President Heber J. Grant said, “From my earliest recollections, from the days of Brigham Young until now, I have listened to men standing in the pulpit. . . urging the people not to run into debt; and I believe that the great majority of all our troubles today is caused thro0ugh the failure to carry out that counsel.”

President Ezra Taft Benson said, “Do not leave yourself or your family unprotected against financial storms. . . . Build up savings.” — Elder Joseph B. Wirthlin, “Earthly Debts, Heavenly Debts,” Ensign, May 2004, pp. 40-41

Be modest in your wants.  You do not need a big home with a big mortgage as you begin your lives together.  You can and should avoid overwhelming debt.  There is nothing that will cause greater tensions in marriage than grinding debt, which will make you a slave to your creditors.  You may have to borrow money to begin ownership of a home.  But do not let it be so costly that it will preoccupy your thoughts day and night.

When I was married my wise father said to me, “Get a modest home and pay off the mortgage so that if economic storms should come, your wife and children will have a roof over their heads.” — President Gordon B. Hinckley, “Living Worthy of the Girl You Will Someday Marry,” Ensign, May 1998, p. 50

Despite being established upon principles of thrift, frugality and moral integrity Utah, ironically, leads the nation in bankruptcy filings.

The pioneer adage to, “Use it up, wear it out, make it do, or do without,” has given way to enjoying all that the bank’s money can buy – with zero down and 48 months to pay.

Blame it on credit cards maxed-out to their limits, . . [or] simply trying to maintain a certain lifestyle, an increasing number of Utahns are turning to the courts to escape mounting debts.
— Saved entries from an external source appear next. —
Context: an optimization exercise on an open-source flow, tuned for small area and a short achievable clock period. The choices shown serve that exercise and are no tape-out recipe. Only simulation tests tie the RTL to the original design; equivalence was not proved.

==> flow/design.v, too long to show whole: its modules and the start of the top module <==
// module NOAA_Module: 5371 lines
module NOAA_Module( CLK, RESET, MODE, TN, SAMPLE, DONE, AVG_SD );
  // ...
==> flow/flow/run.sh <==
#!/bin/bash
# Standard synthesis and layout; the layout's timing repair aims at a setup
# slack of 175 ns at the design's clock period (250 ns), i.e. it sizes and
# buffers the slowest paths towards an achieved period of 75 ns.
set -euo pipefail
bash standard.sh synth > synth.log 2>&1
bash standard.sh SETUP_SLACK_MARGIN=175 finish > layout.log 2>&1
==> flow/standard.sh <==
#!/bin/bash
# synth_recipe.tcl (not shown) runs the flow's synth.tcl, then flattens the netlist and writes it again
# the make line also repeats each setting of config.mk as NAME=value (left out here)
make -C /OpenROAD-flow-scripts/flow DESIGN_CONFIG=/design/flow/config.mk WORK_HOME=/design/flow/orfs CLKGATE_MAP_FILE= SYNTH_SCRIPT=/design/flow/synth_recipe.tcl "${@:-finish}"
==> flow/config.mk <==
export PLATFORM = sky130hd
export DESIGN_NAME = NOAA_Module
export DESIGN_NICKNAME = NOAA_Module
export VERILOG_FILES = /design/flow/design.v
export SDC_FILE = /design/flow/constraint.sdc
export NUM_CORES = 4
export LEC_CHECK = 0
export CAP_MARGIN = 20
export CORE_MARGIN = 2
export CORE_UTILIZATION = 40
export SLEW_MARGIN = 20
==> flow/constraint.sdc <==
create_clock -name core_clock -period 250.0 [get_ports {CLK}]
set_input_delay 50.0000 -clock core_clock [delete_from_list [all_inputs] [get_ports {CLK}]]
set_output_delay 50.0000 -clock core_clock [all_outputs]
set_load 0.01 [all_outputs]
==> impl_results.md, run 1 <==
- WL per Instance: 21.59 um
- DR DRC count: 0
- Vias/cell: 5.565
- Starting Density: 0.4025
- Worst path most repeated cell: fa_1
- Worst-path maximum fanout: 8
- Capture point of the worst reg-to-reg path: q[11]
- Worst rel slew slack: 0.2857
- Total GRT Usage: 0.2417
- Cell taking the most area after synthesis: fa_1
- Final instance area: 39,100 um2
- Antenna violations before repair: 1
- Worst path depth: 79
- Multi-input gate area: 27,600 um2
- Hpwl dp: 86.87 mm
- Ports: 29
- Gpl congestion: 0.9949
- Seq_cells: 264
- Synth top area share: 0.3364
- Multi-input combinational area share: 0.7058
- Mean Syn Cell Area: 8.926 um2
- Synth Area in Simple Gates: 0.1109
- Setup WS post-layout: 177,750 ps
- CP Buf/Inv Count: 10
- Outcome: timing/DRC/antenna clean
- Antenna fix cells: 1
- Final period util: 0.2890
- Crit path arrival time: 72,710 ps
- Global route hottest layer: met2
- Port bufs: 28
- Max Slew Vio Count: 0
- Post-CTS resize count: 6
- Leading cell types in the layout, fill and taps excluded: 685 x inv_1, 608 x fa_1, 357 x a21oi_1, 328 x nand2_1, 245 x nor2_1
- #FFs+latches synth: 264
- Netlist Area Pre-Place: 36,180 um2
- Post-synthesis mux area share: 0.03258
- Iter 0 DRT Violations: 2,515
- Post-synth EDFFs: 0
- TritonCTS clock tree: yes
- GRT met3 Usage: 0.04423
- FF-to-FF setup slack: 179,820 ps
==> run 2, diff against run 1 <==
==> flow/run.sh (new file) <==
#!/bin/bash
# synth_recipe.tcl (not shown) runs the flow's synth.tcl, then flattens the netlist and writes it again
# the make line also repeats each setting of config.mk as NAME=value (left out here)
make -C /OpenROAD-flow-scripts/flow DESIGN_CONFIG=/design/flow/config.mk WORK_HOME=/design/flow/orfs CLKGATE_MAP_FILE= SYNTH_SCRIPT=/design/flow/synth_recipe.tcl finish
removed: flow/flow/run.sh
removed: flow/standard.sh
==> impl_results.md, run 2 <==
- Hpwl dp: 86.87 mm (unchanged)
- Syn. warnings: 2
- Crit path kind: reg -> reg
- TNS Setup: 0 ps
- Adder-cell share of the synthesized area: 0.4139
- Clk sinks: 264
- Port bufs: 28 (unchanged)
- H-tree levels: 1
- Worst-path maximum fanout: 26 (+18)
- Final min period: 77,140 ps
- Nets@finish: 4,827
- Synth top area share: 0.3364 (unchanged)
- First-pass GRT wire length: 175.0 mm
- Hold crit path type: reg -> reg
- Syn Nets: 4,900
- Die height: 304.7 um
- Vias/cell: 5.532 (-0.60%)
- Final setup fails: 0
- DRT antenna net count: 0
- Critical Path RT: 250,410 ps
- Max FFs per register: 168
- Top-count cell post-synth: inv_1
- Fill count: 8,844
- Commonest cells in the netlist: 687 x inv_1, 608 x fa_1, 360 x a21oi_1
- Worst rel slew slack: 0.2774 (-0.008231)
- Maximum capacitance violations: 0
- Outcome: timing/DRC/antenna clean
- Vias: 28,650
- Mean Syn Cell Area: 8.926 um2 (unchanged)
- Combinational family with the most area after synthesis: adder cells
- Sequential-to-total area share from yosys stat: 0.1547
- CP peak stage delay: 860 ps
- Number of global-route vias before repair: 29,340
- Final clock skew: 28.54 ps
- #FFs+latches synth: 264 (unchanged)
- Unique masters post-synth: 103
- Startpoint Class: flip-flop
- Netlist Area Pre-Place: 36,180 um2 (unchanged)
- GRT overflow: 0
- Post-synth EDFFs: 0 (unchanged)
- Num rows: 110
- Cells after Synth: 4,053
- Starting Density: 0.4025 (unchanged)
- Largest regs: win: 168 flops, ss: 28 flops, s: 16 flops
- Hold-fix buffers, CTS: 0
- CTS clock-pin slew for the worst setup and hold paths: 70 ps
- Ports: 29 (unchanged)
- Final WL: 111.6 mm
- Cell taking the most area after synthesis: fa_1
- Die area: 92,870 um2
- Crit path arrival time: 77,550 ps (+4840 ps)
- Worst setup EP type: flip-flop
- Compound-gate portion of the synthesized area: 0.1546
- Worst path slowest cell: xnor2_2
- Fmax: 12.96 MHz
- XOR/XNOR Fraction of Synth Area: 0.03804
- Post-CTS resize count: 0 (-6)
- Clk buf depth: 3
- Die width: 304.7 um
- Final period util: 0.3086 (+0.01956)
- Max Slew Vio Count: 0 (unchanged)
- Pre-CTS setup slack: 173,760 ps
- Total GRT Usage: 0.2416 (about the same)
- Fin. Hold Viols: 0
- Ys flop type: dfxtp_1
- Biggest register: win
- Setup WS post-layout: 172,860 ps (-4890 ps)
- TritonCTS buffer count: 27
- Most common cell after layout, fill and taps aside: inv_1
- RSZ-0062 raised after global routing: no
- Iter 0 DRT Violations: 2,796 (+11%)
- Synth Area in Simple Gates: 0.1109 (unchanged)
- Antenna violations before repair: 2 (+1)
- Synth-to-Final Area Change: 7.031%
- DRT Pass-1 Iters: 6
- Ratio of cells with drive above 1 in the final layout: 0.05650
- Main area contributors after synthesis: fa_1 34%, dfxtp_1 11%, ha_1 7.7%
- Cell at the root of the clock tree: clkbuf_16
- WL per Instance: 21.54 um (-0.23%)
- Leading cell types in the layout, fill and taps excluded: 686 x inv_1, 608 x fa_1, 360 x a21oi_1, 328 x nand2_1, 248 x nor2_1
- Worst Tran Pin Value: 1076 ps
- Gpl congestion: 0.9949 (unchanged)
- TritonCTS clock tree: yes
- Asr flop ratio synth: 0.2348
- Clock latency on the worst-skew pair: 580 ps
- DR DRC count: 0 (unchanged)
- Post-synthesis mux area share: 0.03258 (unchanged)
- Worst path most repeated cell: a21oi_1
- Setup bufs post-CTS: 0
- Largest net degree at the start of global routing: 90
- Core Area: 89,870 um2
## run 2: cell counts after synthesis
Identical to the previous run, type by type.
## run 2: cell families after synthesis
family / Yosys count
buffers and inverters: 902
and+or+nand+nor: 883
xor gates and xnor gates: 146
muxes: 112
adders and majority gates: 832
DFF: 264
AOI/OAI and AO/OA: 914
## run 2: per-stage QoR
stage          std cells  instance area (um2)  utilization  hold WS, ps
6_report            5179                38720       0.4309        308.2
5_1_grt             5176                38710       0.4308        326.9
4_1_cts             5176                38710       0.4308        319.1
3_5_place_dp        5127                37790       0.4205        312.1
3_3_place_gp        5127                37790       0.4205        310.2
2_1_floorplan       4053                36180            -        309.6
## run 2: critical path: cells and delay by family (launching register included)
kind	cells	cell delay, ps
mux	2	380
buf+inv	41	7920
fa+ha+maj	70	27610
xor+xnor	27	13460
simple gates	38	8240
flops	1	320
compound gates	105	18940
## run 2: routing by layer
metal | wire (um) | up-vias | GRT usage
met1 | 47050 | 14060 | 0.3224
met3 | 8855 | 293 | 0.04520
met4 | 5213 | 4 | 0.09705
li1 | - | 13090 | -
met2 | 50340 | 1204 | 0.3869
met5 | 98 | - | 0.006718
## run 2: layout make-up
cell class	count	area (um2)	area share
Clock buffer	35	757.0	0.01955
Antenna cell	3	7.507	0.0001939
Sequential cell	264	5597	0.1445
Inverter	693	2601	0.06718
Clock inverter	14	163.9	0.004233
Multi-Input combinational cell	2887	27250	0.7038
Timing Repair Buffer	107	873.3	0.02255
Tap cell	1176	1471	0.03800
## run 2: final timing paths
path                       startpoint    endpoint  slack [ps]  cells past startpoint
min reg2reg                win[12][9]  win[13][9]         310                      0
min in group asynchronous       RESET       s[14]       50000                      3
max reg2reg                      n[1]       q[11]      172860                    283
max                              n[1]       q[11]      172860                    283
max in group asynchronous       RESET      ss[10]      199330                      3
min                        win[12][9]  win[13][9]         310                      0
==> run 3, diff against run 2 <==
==> flow/flow/run.sh (new file) <==
#!/bin/bash
# Standard synthesis and layout; the layout's timing repair aims at a setup
# slack of 195 ns at the design's clock period (250 ns), i.e. it sizes and
# buffers the slowest paths towards an achieved period of 55 ns.
set -euo pipefail
bash standard.sh synth > synth.log 2>&1
bash standard.sh SETUP_SLACK_MARGIN=195 finish > layout.log 2>&1
==> flow/standard.sh (new file) <==
#!/bin/bash
# synth_recipe.tcl (not shown) runs the flow's synth.tcl, then flattens the netlist and writes it again
# the make line also repeats each setting of config.mk as NAME=value (left out here)
make -C /OpenROAD-flow-scripts/flow DESIGN_CONFIG=/design/flow/config.mk WORK_HOME=/design/flow/orfs CLKGATE_MAP_FILE= SYNTH_SCRIPT=/design/flow/synth_recipe.tcl "${@:-finish}"
removed: flow/run.sh
==> impl_results.md, run 3 <==
- Outcome: timing/DRC/antenna clean
- Fin. Hold Viols: 0 (unchanged)
- TNS Setup: 0 ps (unchanged)
- Max Slew Vio Count: 0 (unchanged)
- Antenna violations before repair: 0 (-2)
- Port bufs: 28 (unchanged)
- Final clock skew: 18.79 ps (-9.758 ps)
- TritonCTS buffer count: 26 (-3.7%)
- Syn Nets: 4,900 (unchanged)
- Setup WS post-layout: 182,740 ps (+9879 ps)
- GRT met2 Usage: 0.4195 (+0.03255)
- CTS clock-pin slew for the worst setup and hold paths: 70 ps (about the same)
- Worst path slowest cell: fa_2
- Final min period: 67,260 ps (-9879 ps)
- Vias: 31,280 (+9.2%)
- Largest net degree at the start of global routing: 74 (-18%)
- Num rows: 110 (unchanged)
- TritonCTS clock tree: yes
- Cell at the root of the clock tree: clkbuf_16
- GRT overflow: 0 (unchanged)
- H-tree levels: 1 (unchanged)
- Number of global-route vias before repair: 31,960 (+8.9%)
- RSZ-0062 raised after global routing: yes
- Cells after Synth: 4,053 (unchanged)
- DRT Pass-1 Iters: 6 (unchanged)
- Clock latency on the worst-skew pair: 570 ps (about the same)
- Syn. warnings: 2 (unchanged)
- GR Util met1: 0.3474 (+0.02498)
- Largest regs: win: 168 flops, ss: 28 flops, s: 16 flops
- Crit path arrival time: 67,710 ps (-9840 ps)
- Worst Tran Pin Value: 1214 ps (+137.9 ps)
- Ports: 29 (unchanged)
- #FFs+latches synth: 264 (unchanged)
- Final setup fails: 0 (unchanged)
- Vias/cell: 5.609 (+1.4%)
- Worst rel slew slack: 0.1898 (-0.08766)
- Cell taking the most area after synthesis: fa_1
- Top-count cell post-synth: inv_1
- Netlist Area Pre-Place: 36,180 um2 (unchanged)
- WL per Instance: 22.25 um (+3.3%)
- DR DRC count: 0 (unchanged)
- Crit path kind: in -> reg
- Main area contributors after synthesis: fa_1 34%, dfxtp_1 11%, ha_1 7.7%
- Final WL: 124.1 mm (+11%)
- Startpoint Class: input pin
- Asr flop ratio synth: 0.2348 (unchanged)
- Leading cell types in the layout, fill and taps excluded: 609 x inv_1, 462 x fa_1, 411 x buf_4, 319 x nand2_1, 285 x a21oi_1
- Max FFs per register: 168 (unchanged)
- Core Area: 89,870 um2 (unchanged)
- Fill count: 8,127 (-8.1%)
- Ratio of cells with drive above 1 in the final layout: 0.2852 (+0.2287)
- Hold crit path type: reg -> reg
- Antenna fix cells: 0 (-3)
- Worst setup EP type: flip-flop
- GRT met3 Usage: 0.05354 (+0.008344)
- Clk sinks: 264 (unchanged)
- Gpl congestion: 1.008 (+1.3%)
- Global route hottest layer: met2
- Clk buf depth: 3 (unchanged)
- Mean Syn Cell Area: 8.926 um2 (unchanged)
- Iter 0 DRT Violations: 2,897 (+3.6%)
- Biggest register: win
- Pre-CTS setup slack: 180,110 ps (+6357 ps)
- Synth top area share: 0.3364 (unchanged)
- Synth-to-Final Area Change: 26.38%
- First-pass GRT wire length: 189.8 mm (+8.4%)
- Post-synth EDFFs: 0 (unchanged)
- Die width: 304.7 um (unchanged)
- DRT antenna net count: 0 (unchanged)
- Total GRT Usage: 0.2633 (+0.02169)
- CP peak stage delay: 540 ps (-320 ps)
- Fmax: 14.87 MHz (+15%)
- Critical Path RT: 250,450 ps (+40 ps)
- Maximum capacitance violations: 0 (unchanged)
- Die area: 92,870 um2 (unchanged)
- Final period util: 0.2690 (-0.03952)
- Unique masters post-synth: 103 (unchanged)
- Hpwl dp: 89.23 mm (+2.7%)
- Sequential-to-total area share from yosys stat: 0.1547 (unchanged)
- Commonest cells in the netlist: 687 x inv_1, 608 x fa_1, 360 x a21oi_1
- Ys flop type: dfxtp_1
- Nets@finish: 5,228 (+8.3%)
- Starting Density: 0.4025 (unchanged)
- Worst path most repeated cell: fa_2
- Most common cell after layout, fill and taps aside: inv_1
- Die height: 304.7 um (unchanged)
- Worst-path maximum fanout: 6 (-77%)
run 3: changes by cell type in the layout (fill, tap and decap cells not counted), moves of 54 or more:
cell | previous run | this run
a21oi_1 | 360 | 285
a21oi_2 | 1 | 56
buf_4 | 79 | 411
buf_6 | 0 | 54
fa_1 | 608 | 462
fa_2 | 0 | 146
ha_1 | 224 | 162
inv_1 | 686 | 609
inv_2 | 1 | 56
run 3: area by class of cell:
type                            count  area [um2]  share of cell area
Clock buffer                       31       721.9             0.01579
Clock inverter                     16       160.2            0.003503
Inverter                          693        2684             0.05870
Multi-Input combinational cell   2891       30880              0.6753
Sequential cell                   264        5605              0.1226
Tap cell                         1176        1471             0.03218
Timing Repair Buffer              505        4203             0.09192
run 3: worst max-delay path: cells and delay by family:
family                     cells  cell delay, ps
buffers and inverters         44            4600
adders and majority gates     35           11270
and+or+nand+nor                3             510
AOI/OAI and AO/OA              4             800
muxes                          2             500
run 3: metal layers:
| layer | up-vias | wire length [um] |
|---|---|---|
| met5 | - | 0 |
| met4 | 0 | 6823 |
| met3 | 383 | 12230 |
| met2 | 1595 | 55870 |
| met1 | 15410 | 49140 |
| li1 | 13880 | - |
run 3: cells by family (layout without fill, tap and decap cells):
logic type	Yosys count	count (layout)	share of synthesized area
multiplexers	112	112	0.03258
XOR/XNOR	146	150	0.03804
buffers and inverters	902	1245	0.09528
flip-flops	264	264	0.1547
adder cells (fa/ha/maj)	832	832	0.4139
AO/OA/AOI/OAI	914	914	0.1546
AND/OR/NAND/NOR	883	883	0.1109
run 3: per-stage QoR:
stage               hold WS [ps]  utilization  area [um2]  cells
finish                     314.3       0.5087       45720   5576
detailed placement         312.1       0.4328       38890   5110
global route               329.7       0.5087       45720   5576
floorplan                  309.6            -       37710   4053
CTS                        309.7       0.4887       43920   5467
global placement           310.1       0.4328       38890   5110
run 3: final timing paths:
path	startpoint	to	slack [ps]	cells after the start
hold / removal	win[7][6]	win[8][6]	310	0
max in group asynchronous	RESET	n[2]	199230	3
hold reg to reg	win[7][6]	win[8][6]	310	0
setup / recovery	TN[1]	sr_r[1]	182740	88
setup reg to reg	n[1]	q[11]	195550	285
min in group asynchronous	RESET	q[11]	50030	3
run 3: what timing repair did:
action	in CTS	in global routing
setup endpoints to repair	62	68
resized for setup	390	247
pin swaps	240	237
gates cloned	7	0
buffers inserted	303	109
hold buffers	0	0
==> run 4, diff against run 3 <==
==> flow/flow/run.sh (replaced) <==
#!/bin/bash
# Standard synthesis and layout; the layout's timing repair aims at a setup
# slack of 185 ns at the design's clock period (250 ns), i.e. it sizes and
# buffers the slowest paths towards an achieved period of 65 ns.
set -euo pipefail
bash standard.sh synth > synth.log 2>&1
bash standard.sh SETUP_SLACK_MARGIN=185 finish > layout.log 2>&1
==> impl_results.md, run 4 <==
- Vias/cell: 5.558 (-0.91%)
- Antenna violations before repair: 3 (+3)
- Synth Area in Simple Gates: 0.1109 (unchanged)
- Fin. Hold Viols: 0 (unchanged)
- Die height: 304.7 um (unchanged)
- Final min period: 67,360 ps (+100.0 ps)
- Ports: 29 (unchanged)
- CTS clock-pin slew for the worst setup and hold paths: 90 ps (+20 ps)
- Cells after Synth: 4,053 (unchanged)
- Worst path most repeated cell: fa_2
- TNS Setup: 0 ps (unchanged)
- DRT antenna net count: 0 (unchanged)
- Netlist Area Pre-Place: 36,180 um2 (unchanged)
- Biggest register: win
- GRT overflow: 0 (unchanged)
- Final setup fails: 0 (unchanged)
- Synth top area share: 0.3364 (unchanged)
- Post-synthesis mux area share: 0.03258 (unchanged)
- RSZ-0062 raised after global routing: yes
- Crit path kind: in -> reg
- Clk buf depth: 3 (unchanged)
- Syn. warnings: 2 (unchanged)
- Worst Tran Pin Value: 1284 ps (+70.15 ps)
- Final period util: 0.2694 (+0.0004000)
- Hold-fix buffers, CTS: 0 (unchanged)
- Core Area: 89,870 um2 (unchanged)
- First-pass GRT wire length: 178.7 mm (-5.8%)
- Fmax: 14.85 MHz (-0.15%)
- Iter 0 DRT Violations: 2,737 (-5.5%)
- Largest net degree at the start of global routing: 74 (unchanged)
- Maximum capacitance violations: 0 (unchanged)
- Starting Density: 0.4025 (unchanged)
- Critical Path RT: 250,450 ps (about the same)
- Hold crit path type: reg -> reg
- Num rows: 110 (unchanged)
- Hpwl dp: 87.24 mm (-2.2%)
- Clock latency on the worst-skew pair: 580 ps (about the same)
- CP peak stage delay: 540 ps (about the same)
- Most common cell after layout, fill and taps aside: inv_1
- WL per Instance: 21.88 um (-1.7%)
- Combinational family with the most area after synthesis: adder cells
- Adder-cell share of the synthesized area: 0.4139 (unchanged)
- TritonCTS clock tree: yes
- Unique masters post-synth: 103 (unchanged)
- Synth-to-Final Area Change: 14.12%
- Worst setup EP type: flip-flop
- Number of global-route vias before repair: 29,780 (-6.8%)
- Clk sinks: 264 (unchanged)
- Worst rel slew slack: 0.1360 (-0.05377)
- WL met1: 47.10 mm (-4.2%)
- Largest regs: win: 168 flops, ss: 28 flops, s: 16 flops
- Vias: 29,550 (-5.5%)
- Worst-path maximum fanout: 5 (-1)
- Asr flop ratio synth: 0.2348 (unchanged)
- Main area contributors after synthesis: fa_1 34%, dfxtp_1 11%, ha_1 7.7%
- Total GRT Usage: 0.2481 (-0.01518)
- Compound-gate portion of the synthesized area: 0.1546 (unchanged)
- Ratio of cells with drive above 1 in the final layout: 0.1418 (-0.1434)
- Die width: 304.7 um (unchanged)
- Final clock skew: 32.80 ps (+14.01 ps)
- Gpl congestion: 1.028 (+1.9%)
- Commonest cells in the netlist: 687 x inv_1, 608 x fa_1, 360 x a21oi_1
- Leading cell types in the layout, fill and taps excluded: 655 x inv_1, 563 x fa_1, 330 x a21oi_1, 327 x nand2_1, 229 x nor2_1
- Post-synth EDFFs: 0 (unchanged)
- Outcome: timing/DRC/antenna clean
- WHS: 299.5 ps (-14.81 ps)
- Cell at the root of the clock tree: clkbuf_16
- Max FFs per register: 168 (unchanged)
- Final Util: 0.4594 (-0.04937)
- Top-count cell post-synth: inv_1
- TritonCTS buffer count: 26 (unchanged)
- DR DRC count: 0 (unchanged)
- Max layer used: met5
- Die area: 92,870 um2 (unchanged)
- Mean Syn Cell Area: 8.926 um2 (unchanged)
- Final WL: 116.3 mm (-6.3%)
- Port bufs: 28 (unchanged)
- Routed wl met2: 54.50 mm (-2.5%)
- H-tree levels: 1 (unchanged)
- XOR/XNOR Fraction of Synth Area: 0.03804 (unchanged)
- Startpoint Class: input pin
- Worst path slowest cell: fa_1
- Cell taking the most area after synthesis: fa_1
- Sequential-to-total area share from yosys stat: 0.1547 (unchanged)
- DR WL met3: 9.931 mm (-19%)
- Crit path arrival time: 67,810 ps (+100 ps)
- Ys flop type: dfxtp_1
- #FFs+latches synth: 264 (unchanged)
- Syn Nets: 4,900 (unchanged)
- DRT Pass-1 Iters: 9 (+3)
- Nets@finish: 4,968 (-5.0%)
- Max Slew Vio Count: 0 (unchanged)
==> run 4: worst max-delay path, delay by kind of cell <==
family                     cells  cell delay, ps
AOI/OAI and AO/OA             13            2360
xor gates and xnor gates       1             160
adders and majority gates     33           11160
buffers and inverters         13            1220
muxes                          9            1610
and+or+nand+nor               10            1270
==> run 4: cell type report <==
cell class,instances,area (um2)
Sequential cell,264,5602
Timing Repair Buffer,247,2006
Clock buffer,35,745.7
Antenna cell,1,2.502
Inverter,693,2673
Timing Repair inverter,1,5.005
Multi-Input combinational cell,2888,28650
Clock inverter,11,131.4
Fill cell,8652,48590
Tap cell,1176,1471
Many Americans and members of the Church are drowning in a sea of debt.  Roughly one home in 34.5 will file for bankruptcy this year, making Utah the insolvency capital of the nation.  Nationally, one in 69 homes will file.

Unlike our grandparents who worked on a cash basis and divided their monthly income into envelopes of different expenses, today’s family budgets are often electronic, allowing budgets to be fluid. . . .

Speaking during a devotional June 4 at BYU, Elder Sheldon F. Child of the Seventy quoted from D&C 21 urging students to follow the prophet in “all patience and faith.”

“Does it take patience and faith to follow the prophets?” he asked.  “Of course it does.  His counsel may interfere with our lifestyle.  He may say things that we don’t want to hear.”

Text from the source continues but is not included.